Reputation: 19571
I have a database that was set up with the default character set SQL_ASCII. I want to switch it to UNICODE. Is there an easy way to do that?
Upvotes: 103
Views: 248195
Reputation: 880
For docker compose, Here is my working code:
Filename: dc-postgres-adminer.yml
name: docker-postgres-data
services:
postgres:
image: postgres:latest
container_name: postgres
ports:
- 5432:5432
environment:
POSTGRES_PASSWORD: sud100
LANG: en_US.UTF-8
LC_COLLATE: en_US.UTF-8
LC_CTYPE: en_US.UTF-8
volumes:
- docker-postgres-volume:/var/lib/postgresql/data
restart: unless-stopped
command: ["postgres", "-c", "default_transaction_isolation=serializable"]
adminer:
image: adminer:latest
container_name: adminer-postgres
environment:
ADMINER_DEFAULT_SERVER: postgres
restart: unless-stopped
ports:
- 8081:8080
depends_on:
- postgres
volumes:
docker-postgres-volume:
# external: true
driver: local
name: docker-postgres-volume
driver_opts:
type: none
device: /home/sud/SudhakarK/WORK/2025/Dockers/DB/postgres_data
o: bind
docker compose -f dc-postgres-adminer.yml up
HINT: Username: postgres
and Password: sud100
Upvotes: 0
Reputation: 20875
# dump into file
pg_dump myDB > /tmp/myDB.sql
# create an empty db with the right encoding (on older versions the escaped single quotes are needed!)
psql -c 'CREATE DATABASE "tempDB" WITH OWNER = "myself" LC_COLLATE = '\''de_DE.utf8'\'' TEMPLATE template0;'
# import in the new DB
psql -d tempDB -1 -f /tmp/myDB.sql
# rename databases
psql -c 'ALTER DATABASE "myDB" RENAME TO "myDB_wrong_encoding";'
psql -c 'ALTER DATABASE "tempDB" RENAME TO "myDB";'
# see the result
psql myDB -c "SHOW LC_COLLATE"
Once everything runs fine, you can drop the database myDB_wrong_encoding
Upvotes: 10
Reputation: 49
I had the same issue in postgres 11 and I did change the database encoding using the below steps,
to update all the list of encoding
SET client_encoding = 'UTF8';
UPDATE pg_database SET datcollate='en_US.UTF-8', datctype='en_US.UTF-8' WHERE datname='postgres';
update pg_database set encoding = pg_char_to_encoding('UTF8') where datname = 'dbname' ;
make sure to apply the update
statment in template0
and template1
and postgres
Database
postgres=# UPDATE pg_database SET datcollate='en_US.UTF-8', datctype='en_US.UTF-8' WHERE datname='postgres';
UPDATE 1
postgres=# UPDATE pg_database SET datcollate='en_US.UTF-8', datctype='en_US.UTF-8' WHERE datname='template0';
UPDATE 1
postgres=# UPDATE pg_database SET datcollate='en_US.UTF-8', datctype='en_US.UTF-8' WHERE datname='template1';
UPDATE 1
Upvotes: 4
Reputation: 7093
To change the encoding of your database:
Make sure the client encoding is set correctly during all this.
Source: http://archives.postgresql.org/pgsql-novice/2006-03/msg00210.php
Upvotes: 79
Reputation: 118
Daniel Kutik's answer is correct, but it can be even more safe, with database renaming.
So, the truly safe way is:
In case of emergency, just rename DBs back
Upvotes: 9
Reputation: 5349
Dumping a database with a specific encoding and try to restore it on another database with a different encoding could result in data corruption.
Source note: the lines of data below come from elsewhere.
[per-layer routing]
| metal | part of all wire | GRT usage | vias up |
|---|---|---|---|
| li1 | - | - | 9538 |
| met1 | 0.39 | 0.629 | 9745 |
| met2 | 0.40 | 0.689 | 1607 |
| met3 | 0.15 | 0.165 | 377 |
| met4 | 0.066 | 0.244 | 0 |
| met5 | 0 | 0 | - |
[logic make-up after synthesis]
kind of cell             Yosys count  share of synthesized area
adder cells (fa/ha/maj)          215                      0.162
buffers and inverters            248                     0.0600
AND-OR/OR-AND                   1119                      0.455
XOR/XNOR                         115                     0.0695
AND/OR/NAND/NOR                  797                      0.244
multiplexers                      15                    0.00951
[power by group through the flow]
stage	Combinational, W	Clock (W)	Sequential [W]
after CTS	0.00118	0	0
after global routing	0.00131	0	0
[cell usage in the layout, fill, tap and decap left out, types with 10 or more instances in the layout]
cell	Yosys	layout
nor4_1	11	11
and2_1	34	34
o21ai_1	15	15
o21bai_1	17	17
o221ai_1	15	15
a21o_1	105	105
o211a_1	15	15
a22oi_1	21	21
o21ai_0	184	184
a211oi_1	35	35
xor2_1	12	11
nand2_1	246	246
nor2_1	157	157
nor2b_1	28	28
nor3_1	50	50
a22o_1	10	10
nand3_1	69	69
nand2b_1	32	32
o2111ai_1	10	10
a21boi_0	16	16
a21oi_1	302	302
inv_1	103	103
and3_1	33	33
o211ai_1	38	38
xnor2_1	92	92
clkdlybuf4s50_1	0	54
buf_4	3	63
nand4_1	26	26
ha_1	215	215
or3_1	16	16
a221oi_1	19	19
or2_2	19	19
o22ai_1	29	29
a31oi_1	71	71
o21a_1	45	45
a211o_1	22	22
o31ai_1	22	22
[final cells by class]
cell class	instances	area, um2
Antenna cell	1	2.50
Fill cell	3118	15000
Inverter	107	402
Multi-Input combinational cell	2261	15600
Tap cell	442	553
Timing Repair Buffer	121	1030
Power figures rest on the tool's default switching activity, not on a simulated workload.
**flow/run.sh**
```bash
#!/bin/bash
# OpenROAD 26Q1-2900-gdf79404cd8, Yosys 0.63+post, stock flow scripts
make -C /OpenROAD-flow-scripts/flow DESIGN_CONFIG=/design/flow/config.mk WORK_HOME=/design/flow/orfs finish
```
**flow/config.mk**
```make
export PLATFORM = sky130hd
export DESIGN_NAME = overcurrent
export DESIGN_NICKNAME = overcurrent
export VERILOG_FILES = /design/flow/design.v
export SDC_FILE = /design/flow/constraint.sdc
export NUM_CORES = 4
export LEC_CHECK = 1
export CORE_AREA = 10 10 106 106
export DIE_AREA = 0 0 116 116
```
**flow/constraint.sdc**
```tcl
current_design overcurrent

set clk_period 4.2
set clk_io_pct 0.2

create_clock -name clk0 -period $clk_period [get_ports {clk}]

set non_clock_inputs [all_inputs -no_clocks]
set_input_delay [expr $clk_period * $clk_io_pct] -clock clk0 $non_clock_inputs
set_output_delay [expr $clk_period * $clk_io_pct] -clock clk0 [all_outputs]
```
**flow/design.v**
```verilog
module overcurrent(
input OCA, OCB,
input clk,
output reg ENA,
output reg ENB
);
reg [25:0] oc_delay = 0;  
reg oc_test = 0;
always @(posedge clk) begin
    if(OCA || OCB) begin
        oc_test = 1;
    end
    if(oc_test) begin
        oc_delay = oc_delay + 1;
        if(oc_delay == 0) begin
            if(OCA || OCB) begin
                ENA = 0; ENB = 0;
            end
            else begin
                ENA=1;ENB=1;  
                oc_test = 0;
            end
        end
    end
end
endmodule
```
==> run notes <==
Implementation results are summarized by area below.

Run status
The run finished with clean final reports.

CTS
The number of hold buffers added after CTS is 0. The clock insertion delay at the later pin of the skew report is 270 ps. The clock sink total is 28.

In the CTS report, the clock slew at the register clock pins of the worst setup and hold paths is listed as 90 ps. TritonCTS created 3 clock buffers. The cell sitting at the root of the clock tree is a sky130_fd_sc_hd__clkbuf_8. In this run the deepest clock path goes through 2 buffers. Looking at the clock tree report, the H-tree level count equals 1.

TritonCTS built the clock tree. After clock tree synthesis, the setup repair step added 0 buffers. The number of gates resized after CTS was 0.

Yosys
In the synthesized netlist, the number of instances is 161. Per the synthesis report, the simple-gate share of the synthesized area is 0.301. For reference, the top cells by count after synthesis are sky130_fd_sc_hd__edfxtp_1 (27), sky130_fd_sc_hd__xnor2_1 (18), sky130_fd_sc_hd__nand2_1 (14), sky130_fd_sc_hd__nand3_1 (12), sky130_fd_sc_hd__nand4_1 (11). The area share of the largest cell type after synthesis is 0.459. For this run, the register share of the synthesized area comes to 0.470. For reference, the top cells by area after synthesis are sky130_fd_sc_hd__edfxtp_1 (46%), sky130_fd_sc_hd__xnor2_1 (8.9%), sky130_fd_sc_hd__nand4_1 (3.9%). The share of synthesized area spent on multiplexers is 0.0113. The number of distinct library cell variants in the gate-level netlist after synthesis is 42. The dominant combinational cell family by area after synthesis is simple AND/OR/NAND/NOR gates. The post-synth tally of flip-flops with integrated enable is 27. The cell count listed in synth_stat.txt is 161. The compound-cell area share of the yosys netlist is 0.0453. The adder and majority gate portion of the synthesized area is 0.00708. The cell-mix breakdown from Yosys lists the XOR/XNOR area share as 0.119.

Yosys reported that registers with async set or reset make up 0. The synthesis stat section lists a flop and latch total of 28. Among all cell types in the netlist, the one instantiated most often is sky130_fd_sc_hd__edfxtp_1. Summing every instance area after synthesis gives 0.00177 mm². Per the synthesis report, the dominant area consumer among library cells is sky130_fd_sc_hd__edfxtp_1. The synthesized area divided by synthesized cell count is 11.0 µm². Per the synth stats, the flop cell with the highest instance count is sky130_fd_sc_hd__edfxtp_1.

For this run, the number of Yosys warnings is 1. The area recorded from the Yosys report for this design is 0.00177 mm².

Critical path
The category of the worst setup path launch point is a register. In this design, the largest share of critical-path delay is due to simple AND/OR/NAND/NOR gates. On the worst path, the slowest cell contributes a delay of 570 ps.

Looking at the reg2reg group, the worst path ends at ENA. The critical path endpoint has a required time of 4170 ps. The critical path startpoint is oc_delay[4].

The worst reg-to-reg setup slack is 1410 ps. Max fanout on the critical path was recorded as 10. The launch instance of the worst register-to-register path is oc_delay[4].

Counting buffers and inverters, the worst setup path is 6 cells deep. Following the worst setup path forward leads to its endpoint at ENA. The number of buffers and inverters on the critical path is 0.

The startpoint-to-endpoint class of the critical path is reg -> reg. The slowest stage of the critical path belongs to the cell sky130_fd_sc_hd__edfxtp_1. The signal on the critical path passes through nand4_4 > nor4_4 > nand4_1 > xnor2_1 > or4_4 > nor4_2.

Data arrives at the worst endpoint at 2760 ps. The depth of the worst register-to-register path is 6. The critical path capture point type is a register.

Final timing
Dividing the final minimum period by the clock period gives 0.665. The number of failing hold endpoints at the final stage is 0. The routed design could run at a clock period as short as 2790 ps. The final-layout setup total negative slack is 0 ps. The highest clock rate this design can be run at is 0.358 GHz. The worst setup skew after layout is 2.10 ps.

The transition time recorded at the tightest slew-check pin is 501 ps. The headroom to the max-slew limit is 0.663. Setup repair after global routing left no endpoint under its margin. The end-of-flow timing check tallies setup violations at 0. The max-slew violation count is 0.

Min path
The cell count of the worst hold path is 2. The class of the tightest hold or removal check is reg -> reg.

Floorplanning
The floorplan report gives the top-level pin count as 5. The count of standard-cell rows is 34. The area of the die is 0.0135 mm². The placeable core area is 0.00885 mm². The die is 116 µm tall. In the floorplan report the effective utilization is 0.200.

Measured along the x axis, the die boundary spans 116 µm.

Drt
The mean routed wirelength per cell is 11.4 µm. The remaining design rule violation count is 0. The routed design has 3.10 mm of wire. The first detailed-routing pass ran for 4 iterations. The DRC violation total after the first TritonRoute iteration is 95. Per the detail_route report, vias per standard cell equal 4.31. The antenna diode instance count is 0. The post-route antenna net violation count is 0. The routed layout has 1173 vias.

GRT
The global router's overall resource usage is 0.0493. The number of global-route vias before repair is 1110. The initial antenna violation count was 0. The first global-routing pass estimated 5.46 mm of wire. Per the GRT congestion report, total overflow comes to 0. The largest net degree at the start of global routing is 27.

Finish
The fraction of layout instances using a drive strength above 1 is 0.0976. The finished layout reports a core utilization of 0.220. The layout filler cell count is 931. Relative to the synthesized area, the layout overhead comes to 10.2%. The final instance area is 0.00195 mm².

Pwr
The power per cell area is 394 mW/mm². The worst vdd rail ir drop is 0.131 mV. Summed over all cells, the static leakage comes to 0.691 nW.

Place
The post-placement cell area is 0.00190 mm². Port buffering added 4 buffers. The half-perimeter wire length of the detailed placement result is 2.33 mm. After its last routability iteration, the placer logged a weighted congestion of 0.888.

Flow run
The number of warnings the tools reported is 25. Per the run summary, max-cap violations total 0.
$ cat design/flow/config.mk
export PLATFORM = sky130hd
export DESIGN_NAME = sevenseg_modded
export DESIGN_NICKNAME = sevenseg_modded
export VERILOG_FILES = /design/flow/design.v
export SDC_FILE = /design/flow/constraint.sdc
export NUM_CORES = 4
export LEC_CHECK = 1
export CORE_AREA = 10 10 77 77
export DIE_AREA = 0 0 87 87
$ cat design/flow/constraint.sdc
current_design sevenseg_modded

set clk_period 5.3
set clk_io_pct 0.2

create_clock -name clk0 -period $clk_period [get_ports {clk}]

set non_clock_inputs [all_inputs -no_clocks]
set_input_delay [expr $clk_period * $clk_io_pct] -clock clk0 $non_clock_inputs
set_output_delay [expr $clk_period * $clk_io_pct] -clock clk0 [all_outputs]
$ cat design/flow/design.v
module sevenseg_modded(
    input clk,                              
    input  [3:0] number,                    
    output reg [6:0] seg = 7'b0101010,      
    output reg [3:0] an = 4'b1110           
);
    reg [1:0] counter = 0;
    reg [3:0] digit = 4'b0000;
    always @(posedge clk) begin
        counter = counter + 1;                 
        if(counter == 0) begin                 
            an = {an[2],an[1],an[0],an[3]};    
        end
        case(an)
            4'b1110: begin
                if (number[0] == 1)begin      
                    digit = 4'd1;
                end
            end
            4'b1101: begin
                if (number[1] == 1)begin      
                    digit = 4'd2;
                end
            end
            4'b1011: begin
                if (number[2] == 1)begin      
                    digit = 4'd4;
                end
            end
            4'b0111: begin
                if (number[3] == 1)begin      
                    digit = 4'd8;
                end
            end
        endcase
    end
    always @(*) begin
        case(digit)
        4'd0: seg = 7'b1000000;  
        4'd8: seg = 7'b1000111;  
        4'd4: seg = 7'b1000110;  
        4'd2: seg = 7'b0101111;  
        4'd1: seg = 7'b0100011;  
        default: seg = 7'b1000000;  
        endcase
    end
endmodule
$ cat design/flow/run.sh
#!/bin/bash
# OpenROAD 26Q1-2900-gdf79404cd8, Yosys 0.63+post, stock flow scripts
make -C /OpenROAD-flow-scripts/flow DESIGN_CONFIG=/design/flow/config.mk WORK_HOME=/design/flow/orfs finish
==> changes_impl.md <==
## Implementation

* Mean post-synth cell area at 8.91 sq um
* Cell taking the most area after synthesis: dfxtp_1
* H-Tree Level Count at 1
* Yosys chip area at 642 sq um
* Cts hold-fix bufs at 0
* TritonCTS clock tree: done
* Final ANT Viol Nets at 0
* Mapped Cells at 72
* Layout cells sized above 1 at 0.0843
* Min Hold Slack at 0.383 ns
* Pwr per Cell Area at 206 nW/um^2
* Slew headroom at 0.620
* Critical path data required time at 4.24 ns
* Max VDD drop at 0.0811 mV
* Drt first-iter violations at 27
* Max-area cell share at 0.187
* Final setup margin at 2.49 ns
* Critical Path Sink Type: primary output
* Top Layout Cells: 14 x clkdlybuf4s50_1, 7 x nor2_1, 6 x o21ai_0, 6 x dfxtp_1
* Cell Area, Synth at 642 sq um
* Worst-Margin Slew at 0.569 ns
* Hold path depth at 1
* Pre-antenna DRT Iters at 2
* Slack of the worst reg-to-reg path at 3.25 ns
* TritonCTS Buffers at 3
* Worst Hold Class: reg2reg
* Fp util at 0.147
* NetSw at 0.0331 mW
* Switching portion of total power at 0.191
* Comb area at 334 sq um
* Post-synth ARST share at 0
* Hold Fails Final Rpt at 0
* Overall power at 0.173 mW
* R2R depth at 5
* Combinational power share at 0.063
* FF/Latch Area at 240 sq um
* Yosys Instances at 72
* Commonest Layout Cell: clkdlybuf4s50_1
* Die Span Y at 87 um
* Fin crit share at 0.531
* Resize count post-CTS at 0
* Routed WL at 1230 um
* RSZ-0062 raised after global routing: no
* Post-CTS Setup Inserts at 0
* Leak at 0.259 nW
* Tmin final at 2.81 ns
* Main flop type: dfxtp_1
* Vias per Instance at 3.72
* Setup TNS at 0 ns
* DIE WIDTH at 87 um
* Largest net degree at the start of global routing at 12
* Fill count at 467
* Status: completed
* Worst hold start: counter[0]
* Area growth syn-to-layout at 30.8%
* Worst slack at placement at 2.50 ns
* Reg clk slew, reported paths at 0.05 ns
* PortBufs at 14
* Crit Path Category: reg2out
* Cell Type Count at 29
* Io pins at 16
* OpenROAD warnings at 25
* Setup Skew at 0.00428 ns
* Detail Placement HPWL at 984 um
* Dpl cells at 131
* Internal at 0.140 mW
* Util after Layout at 0.193
* Initial antenna violation count at 0
* First-pass GRT wire length at 2140 um
* Critical path fanouts, max at 7
* Total track usage at 0.0341
* Flop pwr share at 0.490
* Clk network pwr share at 0.447
* Maximum root-to-sink buffer count at 2
* Worst skew pair latency at 0.23 ns
* RePlAce Congestion at 0.711
* Slew Limit Fails at 0
* DRC viols at 0
* Vias in the first global route at 469
* Reg2reg start: counter[0]
* Area after DPL at 795 sq um
* Count of library flops with an enable pin at 4
* Worst Path Arrival at 1.75 ns
* Post-route cell area at 840 sq um
* Ys flops at 10
* Total gr overflow at 0
* Max Freq at 355 MHz
* Top cells by area: dfxtp_1 19%, edfxtp_1 19%, mux2i_1 4.7%, o21ai_0 4.7%, nor2_1 4.1%
* Min-Delay Endpoint: counter[0]
* Antenna Cells at 0
* Crit path launch type: flop
* Post-synth seq share at 0.374
* Via count at 502
* Clk Tree Root Cell: clkbuf_8
* Reg2reg end: digit[2]
* Finish-stage setup viols at 0
* Row count at 24
* Core region area at 4350 sq um
* Max cap viols at 0
* YS warnings at 1
* CTS sink count at 10
* Die ar. at 7570 sq um
* Non-Filler Instances at 135
* Routed WL per cell at 9.10 um
==> registers in the layout, summed over array words and instances (netlist names) <==
signal / count
digit: 4
counter: 2
an: 4
==> layer usage <==
metal,vias up,GRT usage,wire [um]
met5,-,0,0
met3,2,0.0217,135
met1,217,0.0434,586
met2,14,0.0480,494
li1,269,-,-
met4,0,0.00589,13
==> worst max path at each step <==
stage	startpoint	endpoint
CTS	digit[0]	seg[1]
global route	digit[0]	seg[1]
finish	digit[0]	seg[1]
==> synth_stat cells (2+ instances only) <==
master / n
mux2i_1: 3
clkbuf_1: 2
and3b_1: 2
nor2_1: 7
inv_1: 4
dfxtp_1: 6
nor3b_1: 2
nor3_1: 2
nand2_1: 5
o21ai_0: 6
mux2_2: 2
a21oi_1: 5
buf_4: 3
nand3_1: 2
xor2_1: 3
edfxtp_1: 4
buf_6: 2
==> power by group through the flow <==
stage	Combinational [mW]	Clock, mW	Sequential (mW)
CTS	0.0111	0.0799	0.0847
global route	0.0125	0.0863	0.0851
finish	0.0108	0.0772	0.0846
Data encoding must be set BEFORE any data is inserted into the database.
Check this : When copying any other database, the encoding and locale settings cannot be changed from those of the source database, because that might result in corrupt data.
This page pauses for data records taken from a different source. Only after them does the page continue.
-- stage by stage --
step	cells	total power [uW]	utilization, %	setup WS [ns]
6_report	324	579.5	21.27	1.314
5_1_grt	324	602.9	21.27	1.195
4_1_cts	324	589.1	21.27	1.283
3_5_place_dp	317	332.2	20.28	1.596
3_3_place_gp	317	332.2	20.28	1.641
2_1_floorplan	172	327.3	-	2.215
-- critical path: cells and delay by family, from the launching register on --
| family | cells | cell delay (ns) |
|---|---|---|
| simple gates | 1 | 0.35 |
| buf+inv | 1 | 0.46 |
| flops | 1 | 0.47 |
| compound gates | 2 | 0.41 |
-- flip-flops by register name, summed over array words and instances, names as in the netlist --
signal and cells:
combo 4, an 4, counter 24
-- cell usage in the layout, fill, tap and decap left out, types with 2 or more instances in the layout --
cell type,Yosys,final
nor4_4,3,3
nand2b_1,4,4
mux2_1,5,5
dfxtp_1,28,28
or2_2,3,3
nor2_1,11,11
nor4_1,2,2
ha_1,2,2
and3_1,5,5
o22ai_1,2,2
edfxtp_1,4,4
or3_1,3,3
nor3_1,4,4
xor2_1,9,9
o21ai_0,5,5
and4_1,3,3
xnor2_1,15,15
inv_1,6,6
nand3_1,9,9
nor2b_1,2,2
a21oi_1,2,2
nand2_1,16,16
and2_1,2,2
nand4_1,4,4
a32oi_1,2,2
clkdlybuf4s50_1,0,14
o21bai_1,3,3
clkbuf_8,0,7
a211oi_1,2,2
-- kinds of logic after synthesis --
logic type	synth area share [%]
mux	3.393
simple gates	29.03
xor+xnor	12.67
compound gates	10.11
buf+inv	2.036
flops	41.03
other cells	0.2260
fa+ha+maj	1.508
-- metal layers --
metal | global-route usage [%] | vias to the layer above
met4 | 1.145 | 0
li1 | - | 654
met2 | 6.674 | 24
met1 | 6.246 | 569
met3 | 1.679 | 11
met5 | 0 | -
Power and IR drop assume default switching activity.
## design/flow/design.v

```verilog
package present_pkg;
localparam N_ROUNDS = 32;
localparam ROUNDS_PER_CYCLE = 2;
function logic[63:0] P (input [63:0] D);
    return {
             D[63],D[59],D[55],D[51],D[47],D[43],D[39],D[35],D[31],D[27],D[23],D[19],D[15],D[11],D[ 7],D[ 3],
             D[62],D[58],D[54],D[50],D[46],D[42],D[38],D[34],D[30],D[26],D[22],D[18],D[14],D[10],D[ 6],D[ 2],
             D[61],D[57],D[53],D[49],D[45],D[41],D[37],D[33],D[29],D[25],D[21],D[17],D[13],D[ 9],D[ 5],D[ 1],
             D[60],D[56],D[52],D[48],D[44],D[40],D[36],D[32],D[28],D[24],D[20],D[16],D[12],D[ 8],D[ 4],D[ 0]
           };
endfunction
function logic[127:0] SK (input [127:0] K);
    return { K[66:0] , K[127:67] };
endfunction
function logic [3:0] fSBox ( input [3:0] i );
case (i)
  4'h0: fSBox = 4'hC ; 4'h1: fSBox = 4'h5 ; 4'h2: fSBox = 4'h6 ; 4'h3: fSBox = 4'hB ;
  4'h4: fSBox = 4'h9 ; 4'h5: fSBox = 4'h0 ; 4'h6: fSBox = 4'hA ; 4'h7: fSBox = 4'hD ;
  4'h8: fSBox = 4'h3 ; 4'h9: fSBox = 4'hE ; 4'hA: fSBox = 4'hF ; 4'hB: fSBox = 4'h8 ;
  4'hC: fSBox = 4'h4 ; 4'hD: fSBox = 4'h7 ; 4'hE: fSBox = 4'h1 ; 4'hF: fSBox = 4'h2 ;
endcase
endfunction
function logic [63:0] PCrypt ( input [63:0] D, input [127:0] K );
    int s;
    logic [5:0] round;
    PCrypt = D;
        for (round=1; round <= 31; round++)
        begin
            PCrypt = PCrypt ^ K[127-:64];
            for (s=0; s<16;s++)
                PCrypt[63-s*4-:4] = fSBox(PCrypt[63-s*4-:4]);
            PCrypt = P(PCrypt);
            K = SK(K);
            K[127-:4] = fSBox(K[127-:4]);
            K[123-:4] = fSBox(K[123-:4]);
            K[66-:5] = K[66-:5] ^ round[4:0];
        end
        PCrypt = PCrypt ^ K[127-:64];
endfunction
endpackage
module prog_gpio (
    input logic clk, reset_n,
    input logic avs_write,
    input logic [31:0] avs_writedata,
    input logic [4:0] avs_address,
    input logic [31:0] pio_i,
    output logic [31:0] pio_o,
    output logic irq,
    output logic [31:0] avs_readdata
);
logic[31:0] data_out;
logic[31:0] data_in;
logic[31:0] enable;
logic[31:0] irq_mask;
logic[31:0] irq_pol;
logic irq_ack;
always_ff @(posedge clk or negedge reset_n) begin
  if(!reset_n) begin
    irq_mask <= '0;
    irq_pol <= '0;
    enable <= '1;
    data_out <= '0;
    irq_ack <= 0;
  end
  else begin
    irq_ack <= 0;
    if(avs_write)
    case(avs_address)
      0: data_out <= (avs_writedata & enable);
      4: enable <= avs_writedata;
      8: irq_mask <= avs_writedata;
      12: irq_pol <= avs_writedata;
      16: irq_ack <= 1;
    endcase
  end
end 
always_comb begin 
  case(avs_address)
    0: avs_readdata = data_in;
    4: avs_readdata = enable;
    8: avs_readdata = irq_mask;
    12: avs_readdata = irq_pol;
    default: avs_readdata = 0;
  endcase
end
assign data_in = pio_i & enable;
assign pio_o = (data_out & enable) ;
wire [31:0] enabled_irqs = (data_in^irq_pol) & enable & irq_mask;
always_ff @(posedge clk or negedge reset_n)
  if(!reset_n)
    irq <= 0;
  else begin
    if(irq_ack) irq <= 0;
    else if(enabled_irqs != 0)  irq <= 1;
  end
endmodule
```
And this : Some locale categories must have their values fixed when the database is created. You can use different settings for different databases, but once a database is created, you cannot change them for that database anymore. LC_COLLATE and LC_CTYPE are these categories. They affect the sort order of indexes, so they must be kept fixed, or indexes on text columns would become corrupt. (But you can alleviate this restriction using collations, as discussed in Section 22.2.) The default values for these categories are determined when initdb is run, and those values are used when new databases are created, unless specified otherwise in the CREATE DATABASE command.
I would rather rebuild everything from the begining properly with a correct local encoding on your debian OS as explained here :
su root
Reconfigure your local settings :
dpkg-reconfigure locales
Choose your locale (like for instance for french in Switzerland : fr_CH.UTF8)
Uninstall and clean properly postgresql :
apt-get --purge remove postgresql\*
rm -r /etc/postgresql/
rm -r /etc/postgresql-common/
rm -r /var/lib/postgresql/
userdel -r postgres
groupdel postgres
Re-install postgresql :
aptitude install postgresql-9.1 postgresql-contrib-9.1 postgresql-doc-9.1
Now any new database will be automatically be created with correct encoding, LC_TYPE (character classification), and LC_COLLATE (string sort order).
Upvotes: 16
Reputation: 133732
First off, Daniel's answer is the correct, safe option.
For the specific case of changing from SQL_ASCII to something else, you can cheat and simply poke the pg_database catalogue to reassign the database encoding. This assumes you've already stored any non-ASCII characters in the expected encoding (or that you simply haven't used any non-ASCII characters).
Then you can do:
update pg_database set encoding = pg_char_to_encoding('UTF8') where datname = 'thedb'
This will not change the collation of the database, just how the encoded bytes are converted into characters (so now length('£123')
will return 4 instead of 5). If the database uses 'C' collation, there should be no change to ordering for ASCII strings. You'll likely need to rebuild any indices containing non-ASCII characters though.
Caveat emptor. Dumping and reloading provides a way to check your database content is actually in the encoding you expect, and this doesn't. And if it turns out you did have some wrongly-encoded data in the database, rescuing is going to be difficult. So if you possibly can, dump and reinitialise.
Upvotes: 119